### WHAT TO WORK ON
Find all lines with the word "slave" in the material, then copy them.

[SUPPLIED MATERIAL Boundary: Start]

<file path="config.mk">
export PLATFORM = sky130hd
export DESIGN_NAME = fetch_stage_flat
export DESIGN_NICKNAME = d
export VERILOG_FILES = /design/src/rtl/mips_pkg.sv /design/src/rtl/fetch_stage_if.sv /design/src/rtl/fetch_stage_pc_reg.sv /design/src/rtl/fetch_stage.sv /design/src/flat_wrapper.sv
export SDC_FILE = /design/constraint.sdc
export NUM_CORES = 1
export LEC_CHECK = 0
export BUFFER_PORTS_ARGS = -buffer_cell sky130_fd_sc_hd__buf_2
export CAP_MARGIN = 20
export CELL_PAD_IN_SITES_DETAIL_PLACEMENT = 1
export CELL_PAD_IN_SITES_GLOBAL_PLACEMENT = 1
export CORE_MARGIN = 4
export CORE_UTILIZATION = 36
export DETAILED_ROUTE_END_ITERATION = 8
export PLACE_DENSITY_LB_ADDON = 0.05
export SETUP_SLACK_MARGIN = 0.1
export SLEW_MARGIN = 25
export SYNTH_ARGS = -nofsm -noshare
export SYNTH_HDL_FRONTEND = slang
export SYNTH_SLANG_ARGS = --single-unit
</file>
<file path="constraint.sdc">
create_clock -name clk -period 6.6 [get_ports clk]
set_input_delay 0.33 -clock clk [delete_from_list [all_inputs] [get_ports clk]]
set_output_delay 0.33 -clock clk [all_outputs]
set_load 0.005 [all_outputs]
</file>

[SUPPLIED MATERIAL Boundary: End]
[SUPPLIED MATERIAL Boundary: Start]

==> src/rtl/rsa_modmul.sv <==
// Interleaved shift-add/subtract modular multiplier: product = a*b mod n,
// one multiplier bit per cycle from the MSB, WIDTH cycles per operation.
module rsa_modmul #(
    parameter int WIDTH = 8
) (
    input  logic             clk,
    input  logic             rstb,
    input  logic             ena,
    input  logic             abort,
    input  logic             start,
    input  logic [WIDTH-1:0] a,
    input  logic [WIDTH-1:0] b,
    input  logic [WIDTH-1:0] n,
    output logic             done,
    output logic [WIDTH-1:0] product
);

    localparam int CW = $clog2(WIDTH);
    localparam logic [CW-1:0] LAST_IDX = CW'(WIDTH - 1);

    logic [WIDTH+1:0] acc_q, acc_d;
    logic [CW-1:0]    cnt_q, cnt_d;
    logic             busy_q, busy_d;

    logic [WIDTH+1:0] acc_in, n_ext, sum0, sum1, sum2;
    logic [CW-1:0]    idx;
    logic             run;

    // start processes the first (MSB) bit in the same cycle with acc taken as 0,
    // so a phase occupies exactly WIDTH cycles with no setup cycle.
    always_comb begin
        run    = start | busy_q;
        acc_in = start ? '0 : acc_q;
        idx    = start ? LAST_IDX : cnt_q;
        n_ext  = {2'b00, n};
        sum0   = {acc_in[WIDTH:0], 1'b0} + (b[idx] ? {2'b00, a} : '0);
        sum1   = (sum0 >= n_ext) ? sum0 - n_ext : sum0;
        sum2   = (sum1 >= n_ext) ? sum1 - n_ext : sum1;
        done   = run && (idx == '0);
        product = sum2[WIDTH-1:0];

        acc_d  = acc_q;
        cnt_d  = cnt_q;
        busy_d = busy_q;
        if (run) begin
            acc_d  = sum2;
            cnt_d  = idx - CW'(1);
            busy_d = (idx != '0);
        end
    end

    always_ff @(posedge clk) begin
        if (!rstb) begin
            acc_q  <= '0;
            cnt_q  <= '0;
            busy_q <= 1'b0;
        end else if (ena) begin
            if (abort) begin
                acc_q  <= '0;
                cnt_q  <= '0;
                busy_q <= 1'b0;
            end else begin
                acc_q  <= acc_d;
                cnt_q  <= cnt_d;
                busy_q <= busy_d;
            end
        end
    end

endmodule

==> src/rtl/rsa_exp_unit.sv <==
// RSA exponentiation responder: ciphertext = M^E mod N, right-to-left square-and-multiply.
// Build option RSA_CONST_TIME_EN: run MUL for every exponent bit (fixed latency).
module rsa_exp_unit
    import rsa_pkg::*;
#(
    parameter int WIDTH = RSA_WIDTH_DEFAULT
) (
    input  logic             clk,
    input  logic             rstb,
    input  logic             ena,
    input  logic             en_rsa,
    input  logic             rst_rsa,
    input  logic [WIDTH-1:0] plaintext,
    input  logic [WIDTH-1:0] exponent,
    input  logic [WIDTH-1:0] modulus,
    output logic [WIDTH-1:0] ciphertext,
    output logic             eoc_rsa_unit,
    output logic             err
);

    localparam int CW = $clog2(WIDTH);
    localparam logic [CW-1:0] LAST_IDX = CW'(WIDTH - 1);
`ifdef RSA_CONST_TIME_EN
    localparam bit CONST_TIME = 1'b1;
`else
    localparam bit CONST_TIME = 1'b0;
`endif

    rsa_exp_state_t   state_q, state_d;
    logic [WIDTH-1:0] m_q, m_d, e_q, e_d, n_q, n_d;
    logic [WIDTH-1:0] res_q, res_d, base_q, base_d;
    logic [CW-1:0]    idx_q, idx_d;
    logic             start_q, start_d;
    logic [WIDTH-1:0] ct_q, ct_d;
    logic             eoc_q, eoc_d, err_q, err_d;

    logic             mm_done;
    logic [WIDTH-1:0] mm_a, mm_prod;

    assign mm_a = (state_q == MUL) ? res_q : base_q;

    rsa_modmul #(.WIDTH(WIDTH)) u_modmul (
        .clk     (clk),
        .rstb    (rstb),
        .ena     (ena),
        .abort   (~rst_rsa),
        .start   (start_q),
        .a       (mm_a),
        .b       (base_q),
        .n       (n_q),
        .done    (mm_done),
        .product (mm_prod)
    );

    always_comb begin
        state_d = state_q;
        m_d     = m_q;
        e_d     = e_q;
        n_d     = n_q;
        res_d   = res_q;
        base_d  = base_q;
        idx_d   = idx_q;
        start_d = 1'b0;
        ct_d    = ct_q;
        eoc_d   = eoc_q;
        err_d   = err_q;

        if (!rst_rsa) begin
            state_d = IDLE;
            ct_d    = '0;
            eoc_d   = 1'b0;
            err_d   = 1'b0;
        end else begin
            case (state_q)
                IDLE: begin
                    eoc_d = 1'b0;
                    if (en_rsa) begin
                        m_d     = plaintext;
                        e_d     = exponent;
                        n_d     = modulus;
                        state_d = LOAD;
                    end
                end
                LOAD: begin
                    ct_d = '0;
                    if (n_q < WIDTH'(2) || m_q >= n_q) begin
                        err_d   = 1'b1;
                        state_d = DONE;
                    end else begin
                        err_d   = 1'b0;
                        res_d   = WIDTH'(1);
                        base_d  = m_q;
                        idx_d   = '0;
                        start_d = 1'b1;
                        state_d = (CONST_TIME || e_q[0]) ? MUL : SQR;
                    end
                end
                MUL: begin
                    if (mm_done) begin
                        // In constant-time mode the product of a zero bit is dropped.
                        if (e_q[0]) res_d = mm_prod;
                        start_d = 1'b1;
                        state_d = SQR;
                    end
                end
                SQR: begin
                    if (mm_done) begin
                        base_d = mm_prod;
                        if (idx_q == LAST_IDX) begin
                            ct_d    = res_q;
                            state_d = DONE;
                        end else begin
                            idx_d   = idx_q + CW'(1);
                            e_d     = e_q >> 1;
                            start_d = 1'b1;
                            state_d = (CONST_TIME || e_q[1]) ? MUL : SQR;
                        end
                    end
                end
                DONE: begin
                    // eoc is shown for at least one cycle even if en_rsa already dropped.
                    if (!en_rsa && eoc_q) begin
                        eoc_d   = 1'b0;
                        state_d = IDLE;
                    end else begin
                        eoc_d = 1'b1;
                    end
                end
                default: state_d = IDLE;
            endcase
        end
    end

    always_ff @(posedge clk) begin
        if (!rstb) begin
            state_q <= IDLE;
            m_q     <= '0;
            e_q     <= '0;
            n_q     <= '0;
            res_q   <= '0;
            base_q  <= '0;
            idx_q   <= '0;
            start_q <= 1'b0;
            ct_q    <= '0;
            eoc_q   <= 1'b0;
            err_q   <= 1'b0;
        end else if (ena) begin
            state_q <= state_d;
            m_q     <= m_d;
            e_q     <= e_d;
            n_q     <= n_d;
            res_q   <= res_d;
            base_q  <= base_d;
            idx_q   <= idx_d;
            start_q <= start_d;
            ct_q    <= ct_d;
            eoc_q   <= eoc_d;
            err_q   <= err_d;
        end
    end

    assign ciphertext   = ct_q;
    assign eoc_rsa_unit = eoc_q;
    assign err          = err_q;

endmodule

[SUPPLIED MATERIAL Boundary: End]
[SUPPLIED MATERIAL Boundary: Start]

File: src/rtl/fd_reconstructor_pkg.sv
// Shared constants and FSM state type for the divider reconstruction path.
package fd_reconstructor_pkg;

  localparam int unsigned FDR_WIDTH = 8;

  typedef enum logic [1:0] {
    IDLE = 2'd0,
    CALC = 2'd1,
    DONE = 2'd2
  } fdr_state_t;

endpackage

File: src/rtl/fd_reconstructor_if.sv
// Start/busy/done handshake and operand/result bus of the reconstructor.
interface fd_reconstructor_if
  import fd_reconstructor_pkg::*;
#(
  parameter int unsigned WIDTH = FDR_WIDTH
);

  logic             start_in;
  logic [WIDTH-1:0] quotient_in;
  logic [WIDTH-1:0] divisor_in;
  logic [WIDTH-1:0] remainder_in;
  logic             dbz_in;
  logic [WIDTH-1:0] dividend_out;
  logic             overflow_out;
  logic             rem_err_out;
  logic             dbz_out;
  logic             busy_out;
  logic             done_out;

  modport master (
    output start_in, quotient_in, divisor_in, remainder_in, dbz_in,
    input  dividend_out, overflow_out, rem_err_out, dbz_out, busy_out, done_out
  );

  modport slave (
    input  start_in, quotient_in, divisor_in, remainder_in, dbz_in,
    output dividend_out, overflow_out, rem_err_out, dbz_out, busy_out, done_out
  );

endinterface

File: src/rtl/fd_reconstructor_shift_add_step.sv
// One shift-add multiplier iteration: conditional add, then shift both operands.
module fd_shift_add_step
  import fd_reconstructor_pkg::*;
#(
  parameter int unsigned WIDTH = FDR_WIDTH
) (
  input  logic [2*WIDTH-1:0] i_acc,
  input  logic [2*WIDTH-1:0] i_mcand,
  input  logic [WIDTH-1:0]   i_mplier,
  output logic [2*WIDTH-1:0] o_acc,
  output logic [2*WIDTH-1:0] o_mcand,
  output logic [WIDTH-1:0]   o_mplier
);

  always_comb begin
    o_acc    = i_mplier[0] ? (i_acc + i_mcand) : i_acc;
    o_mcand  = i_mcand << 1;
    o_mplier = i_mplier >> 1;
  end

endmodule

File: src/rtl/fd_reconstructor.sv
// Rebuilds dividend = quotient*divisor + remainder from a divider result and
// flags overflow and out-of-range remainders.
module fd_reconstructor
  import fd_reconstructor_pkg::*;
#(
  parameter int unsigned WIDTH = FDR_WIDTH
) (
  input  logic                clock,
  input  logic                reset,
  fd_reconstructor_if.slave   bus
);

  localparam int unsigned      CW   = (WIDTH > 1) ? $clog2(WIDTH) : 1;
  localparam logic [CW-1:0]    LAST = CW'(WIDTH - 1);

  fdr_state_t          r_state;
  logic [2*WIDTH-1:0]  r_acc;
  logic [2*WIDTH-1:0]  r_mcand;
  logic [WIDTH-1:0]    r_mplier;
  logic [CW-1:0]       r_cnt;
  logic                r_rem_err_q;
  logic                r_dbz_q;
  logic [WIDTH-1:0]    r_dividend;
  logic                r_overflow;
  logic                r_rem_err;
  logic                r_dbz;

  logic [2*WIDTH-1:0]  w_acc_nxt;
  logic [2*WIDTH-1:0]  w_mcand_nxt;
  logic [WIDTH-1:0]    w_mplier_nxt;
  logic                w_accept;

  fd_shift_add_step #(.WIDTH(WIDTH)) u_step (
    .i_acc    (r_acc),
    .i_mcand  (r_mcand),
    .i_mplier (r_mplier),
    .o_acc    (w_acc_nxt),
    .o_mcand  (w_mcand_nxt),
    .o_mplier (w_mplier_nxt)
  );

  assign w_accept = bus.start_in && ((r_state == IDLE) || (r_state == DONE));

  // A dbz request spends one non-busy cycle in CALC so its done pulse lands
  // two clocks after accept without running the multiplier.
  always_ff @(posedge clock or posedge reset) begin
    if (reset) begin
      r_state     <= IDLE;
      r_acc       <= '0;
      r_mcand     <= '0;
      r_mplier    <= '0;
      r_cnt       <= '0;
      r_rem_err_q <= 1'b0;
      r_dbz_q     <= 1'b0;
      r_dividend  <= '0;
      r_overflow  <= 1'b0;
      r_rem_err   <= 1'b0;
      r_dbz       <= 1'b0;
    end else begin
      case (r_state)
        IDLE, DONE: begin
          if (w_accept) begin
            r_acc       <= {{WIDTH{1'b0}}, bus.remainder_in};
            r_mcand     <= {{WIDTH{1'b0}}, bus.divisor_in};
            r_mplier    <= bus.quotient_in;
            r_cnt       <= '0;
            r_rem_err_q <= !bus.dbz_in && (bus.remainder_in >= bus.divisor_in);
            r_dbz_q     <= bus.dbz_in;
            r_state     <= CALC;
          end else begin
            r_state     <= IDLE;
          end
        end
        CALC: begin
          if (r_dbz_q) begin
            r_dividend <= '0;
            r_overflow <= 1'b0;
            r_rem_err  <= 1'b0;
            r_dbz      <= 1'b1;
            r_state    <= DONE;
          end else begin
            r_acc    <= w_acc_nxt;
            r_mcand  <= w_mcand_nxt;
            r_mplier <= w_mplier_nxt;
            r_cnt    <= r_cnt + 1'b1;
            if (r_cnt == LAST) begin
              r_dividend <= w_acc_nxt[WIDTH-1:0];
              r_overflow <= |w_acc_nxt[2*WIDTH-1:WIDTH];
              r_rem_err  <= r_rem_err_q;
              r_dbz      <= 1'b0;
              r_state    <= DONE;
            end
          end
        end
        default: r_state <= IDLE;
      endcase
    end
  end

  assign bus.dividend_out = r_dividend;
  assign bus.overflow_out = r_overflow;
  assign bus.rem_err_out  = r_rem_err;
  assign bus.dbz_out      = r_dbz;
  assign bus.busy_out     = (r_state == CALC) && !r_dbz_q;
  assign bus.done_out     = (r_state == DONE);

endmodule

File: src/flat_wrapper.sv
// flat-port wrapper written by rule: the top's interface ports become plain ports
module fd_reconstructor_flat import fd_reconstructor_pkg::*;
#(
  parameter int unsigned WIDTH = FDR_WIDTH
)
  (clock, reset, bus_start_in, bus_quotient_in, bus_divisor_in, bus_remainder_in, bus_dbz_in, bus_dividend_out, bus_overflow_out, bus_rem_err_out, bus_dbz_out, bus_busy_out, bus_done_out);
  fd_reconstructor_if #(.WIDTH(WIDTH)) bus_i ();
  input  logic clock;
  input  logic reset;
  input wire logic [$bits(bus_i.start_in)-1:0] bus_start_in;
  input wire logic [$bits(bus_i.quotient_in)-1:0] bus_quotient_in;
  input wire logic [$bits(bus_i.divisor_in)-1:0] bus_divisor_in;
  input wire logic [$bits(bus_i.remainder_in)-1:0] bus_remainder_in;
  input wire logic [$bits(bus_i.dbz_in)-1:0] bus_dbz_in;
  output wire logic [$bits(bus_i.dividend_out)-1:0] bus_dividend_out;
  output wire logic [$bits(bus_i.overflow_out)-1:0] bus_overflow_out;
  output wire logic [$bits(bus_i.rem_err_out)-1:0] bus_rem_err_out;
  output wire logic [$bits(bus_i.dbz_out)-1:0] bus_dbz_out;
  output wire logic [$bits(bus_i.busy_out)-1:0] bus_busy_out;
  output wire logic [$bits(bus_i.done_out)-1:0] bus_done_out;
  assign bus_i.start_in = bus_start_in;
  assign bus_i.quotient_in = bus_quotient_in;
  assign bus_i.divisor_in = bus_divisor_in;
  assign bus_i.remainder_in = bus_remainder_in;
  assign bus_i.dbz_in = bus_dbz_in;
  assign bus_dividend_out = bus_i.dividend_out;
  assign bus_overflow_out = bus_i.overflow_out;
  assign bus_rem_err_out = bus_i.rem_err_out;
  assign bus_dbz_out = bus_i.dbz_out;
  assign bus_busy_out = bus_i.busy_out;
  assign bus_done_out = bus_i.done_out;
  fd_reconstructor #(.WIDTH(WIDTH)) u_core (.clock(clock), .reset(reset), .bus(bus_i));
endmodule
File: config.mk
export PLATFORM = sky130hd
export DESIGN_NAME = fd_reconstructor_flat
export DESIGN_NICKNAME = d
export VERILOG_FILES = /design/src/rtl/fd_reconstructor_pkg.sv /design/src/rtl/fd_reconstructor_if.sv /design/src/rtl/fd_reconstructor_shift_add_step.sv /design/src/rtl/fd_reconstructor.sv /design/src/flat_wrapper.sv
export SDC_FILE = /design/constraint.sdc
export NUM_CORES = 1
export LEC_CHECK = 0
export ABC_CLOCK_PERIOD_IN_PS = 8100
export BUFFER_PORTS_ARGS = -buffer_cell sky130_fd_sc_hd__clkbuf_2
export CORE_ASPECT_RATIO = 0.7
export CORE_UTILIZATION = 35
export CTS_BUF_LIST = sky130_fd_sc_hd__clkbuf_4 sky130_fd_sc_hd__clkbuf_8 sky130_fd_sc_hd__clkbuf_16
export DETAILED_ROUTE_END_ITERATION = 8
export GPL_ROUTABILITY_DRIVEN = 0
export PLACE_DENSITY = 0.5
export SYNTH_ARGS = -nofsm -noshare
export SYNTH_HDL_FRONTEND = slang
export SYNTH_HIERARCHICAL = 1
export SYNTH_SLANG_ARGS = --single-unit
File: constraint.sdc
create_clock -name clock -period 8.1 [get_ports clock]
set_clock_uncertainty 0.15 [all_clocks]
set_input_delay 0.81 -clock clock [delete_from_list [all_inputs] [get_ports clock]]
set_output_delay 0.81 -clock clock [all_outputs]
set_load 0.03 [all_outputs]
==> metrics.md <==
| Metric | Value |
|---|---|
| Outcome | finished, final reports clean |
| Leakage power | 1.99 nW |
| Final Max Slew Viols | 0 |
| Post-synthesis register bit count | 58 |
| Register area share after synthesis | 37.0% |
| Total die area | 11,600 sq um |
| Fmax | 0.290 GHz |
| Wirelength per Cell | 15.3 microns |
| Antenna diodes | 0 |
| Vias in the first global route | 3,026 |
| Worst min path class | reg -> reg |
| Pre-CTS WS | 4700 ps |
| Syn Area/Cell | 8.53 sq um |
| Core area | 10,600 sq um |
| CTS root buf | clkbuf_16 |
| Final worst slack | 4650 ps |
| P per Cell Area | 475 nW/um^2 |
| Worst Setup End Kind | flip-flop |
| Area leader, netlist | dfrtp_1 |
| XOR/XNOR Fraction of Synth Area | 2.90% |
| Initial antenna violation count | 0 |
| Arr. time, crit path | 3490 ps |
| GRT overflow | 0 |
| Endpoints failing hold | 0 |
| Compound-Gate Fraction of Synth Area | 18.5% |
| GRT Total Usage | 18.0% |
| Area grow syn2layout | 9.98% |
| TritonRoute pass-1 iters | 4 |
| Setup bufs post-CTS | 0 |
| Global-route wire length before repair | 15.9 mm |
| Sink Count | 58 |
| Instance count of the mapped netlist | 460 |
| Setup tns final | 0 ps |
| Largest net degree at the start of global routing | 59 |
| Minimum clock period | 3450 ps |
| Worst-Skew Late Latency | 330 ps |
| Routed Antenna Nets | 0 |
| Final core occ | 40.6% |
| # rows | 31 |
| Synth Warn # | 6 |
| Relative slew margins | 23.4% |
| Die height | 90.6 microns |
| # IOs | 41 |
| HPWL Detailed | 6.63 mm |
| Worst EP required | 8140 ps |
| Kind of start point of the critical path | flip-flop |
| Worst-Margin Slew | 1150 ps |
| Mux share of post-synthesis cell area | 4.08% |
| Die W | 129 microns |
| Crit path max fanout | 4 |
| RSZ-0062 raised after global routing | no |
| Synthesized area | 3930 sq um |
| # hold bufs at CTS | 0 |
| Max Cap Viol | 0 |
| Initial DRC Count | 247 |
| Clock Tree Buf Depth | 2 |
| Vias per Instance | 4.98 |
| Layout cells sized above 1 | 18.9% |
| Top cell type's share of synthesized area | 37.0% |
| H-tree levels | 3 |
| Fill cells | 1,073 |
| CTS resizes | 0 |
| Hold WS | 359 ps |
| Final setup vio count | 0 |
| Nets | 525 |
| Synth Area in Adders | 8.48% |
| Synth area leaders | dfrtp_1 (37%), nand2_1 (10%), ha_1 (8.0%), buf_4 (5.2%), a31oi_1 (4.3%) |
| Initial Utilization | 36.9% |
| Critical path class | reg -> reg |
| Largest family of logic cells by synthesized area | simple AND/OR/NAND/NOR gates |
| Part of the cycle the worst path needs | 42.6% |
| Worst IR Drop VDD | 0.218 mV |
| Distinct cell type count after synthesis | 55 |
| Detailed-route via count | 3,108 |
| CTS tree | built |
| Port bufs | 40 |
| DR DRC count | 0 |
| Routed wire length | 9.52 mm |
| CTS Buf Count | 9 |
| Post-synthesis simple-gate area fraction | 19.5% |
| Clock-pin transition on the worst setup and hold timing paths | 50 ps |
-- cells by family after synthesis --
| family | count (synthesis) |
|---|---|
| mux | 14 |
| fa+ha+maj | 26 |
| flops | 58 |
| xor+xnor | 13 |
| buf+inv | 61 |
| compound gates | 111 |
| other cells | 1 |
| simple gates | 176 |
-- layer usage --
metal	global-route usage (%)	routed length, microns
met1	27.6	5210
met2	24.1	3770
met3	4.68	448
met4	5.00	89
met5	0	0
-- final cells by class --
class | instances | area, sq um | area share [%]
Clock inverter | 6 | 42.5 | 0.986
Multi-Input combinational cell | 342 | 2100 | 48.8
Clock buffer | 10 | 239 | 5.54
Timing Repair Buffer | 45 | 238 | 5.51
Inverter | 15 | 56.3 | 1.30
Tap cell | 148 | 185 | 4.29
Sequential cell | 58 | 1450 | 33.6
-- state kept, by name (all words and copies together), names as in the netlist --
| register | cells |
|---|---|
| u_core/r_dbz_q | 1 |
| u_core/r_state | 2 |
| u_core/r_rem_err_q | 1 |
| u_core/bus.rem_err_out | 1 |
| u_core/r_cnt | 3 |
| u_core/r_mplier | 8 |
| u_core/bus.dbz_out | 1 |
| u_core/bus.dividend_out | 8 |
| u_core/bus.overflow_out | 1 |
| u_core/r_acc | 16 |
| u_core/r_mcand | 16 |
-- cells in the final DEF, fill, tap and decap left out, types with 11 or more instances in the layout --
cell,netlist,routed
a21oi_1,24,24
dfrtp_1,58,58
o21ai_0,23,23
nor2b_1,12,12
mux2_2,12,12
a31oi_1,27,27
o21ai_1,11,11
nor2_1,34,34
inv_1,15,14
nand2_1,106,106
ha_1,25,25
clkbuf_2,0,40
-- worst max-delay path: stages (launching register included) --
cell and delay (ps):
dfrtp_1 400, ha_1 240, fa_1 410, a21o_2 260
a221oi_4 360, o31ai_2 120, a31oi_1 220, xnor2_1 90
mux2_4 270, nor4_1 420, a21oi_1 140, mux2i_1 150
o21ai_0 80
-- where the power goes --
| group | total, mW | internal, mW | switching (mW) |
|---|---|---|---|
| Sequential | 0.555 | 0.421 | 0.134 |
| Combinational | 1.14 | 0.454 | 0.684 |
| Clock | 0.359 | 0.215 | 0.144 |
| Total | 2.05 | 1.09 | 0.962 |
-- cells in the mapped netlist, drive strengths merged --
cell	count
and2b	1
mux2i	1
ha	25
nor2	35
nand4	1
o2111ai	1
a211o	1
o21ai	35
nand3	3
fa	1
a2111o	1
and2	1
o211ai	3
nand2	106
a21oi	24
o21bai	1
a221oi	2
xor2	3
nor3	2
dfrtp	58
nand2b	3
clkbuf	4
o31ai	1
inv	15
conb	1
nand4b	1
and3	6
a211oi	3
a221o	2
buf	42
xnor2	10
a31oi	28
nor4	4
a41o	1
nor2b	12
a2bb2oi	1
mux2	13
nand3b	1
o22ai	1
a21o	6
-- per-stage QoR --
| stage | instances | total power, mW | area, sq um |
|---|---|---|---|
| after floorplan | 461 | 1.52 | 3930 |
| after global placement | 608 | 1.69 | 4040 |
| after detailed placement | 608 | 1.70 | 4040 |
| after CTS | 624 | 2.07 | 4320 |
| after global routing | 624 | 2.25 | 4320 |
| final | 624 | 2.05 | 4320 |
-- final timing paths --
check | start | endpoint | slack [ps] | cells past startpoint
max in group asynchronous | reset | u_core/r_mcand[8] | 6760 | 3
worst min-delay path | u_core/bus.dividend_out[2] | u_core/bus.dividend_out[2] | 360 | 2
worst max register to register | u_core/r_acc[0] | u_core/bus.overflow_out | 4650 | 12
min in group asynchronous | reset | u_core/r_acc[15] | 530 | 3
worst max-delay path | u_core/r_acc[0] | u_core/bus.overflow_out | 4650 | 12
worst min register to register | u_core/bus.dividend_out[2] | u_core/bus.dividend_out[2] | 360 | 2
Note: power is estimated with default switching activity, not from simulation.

[SUPPLIED MATERIAL Boundary: End]

### ANSWER BOX
  modport slave (
  fd_reconstructor_if.slave   bus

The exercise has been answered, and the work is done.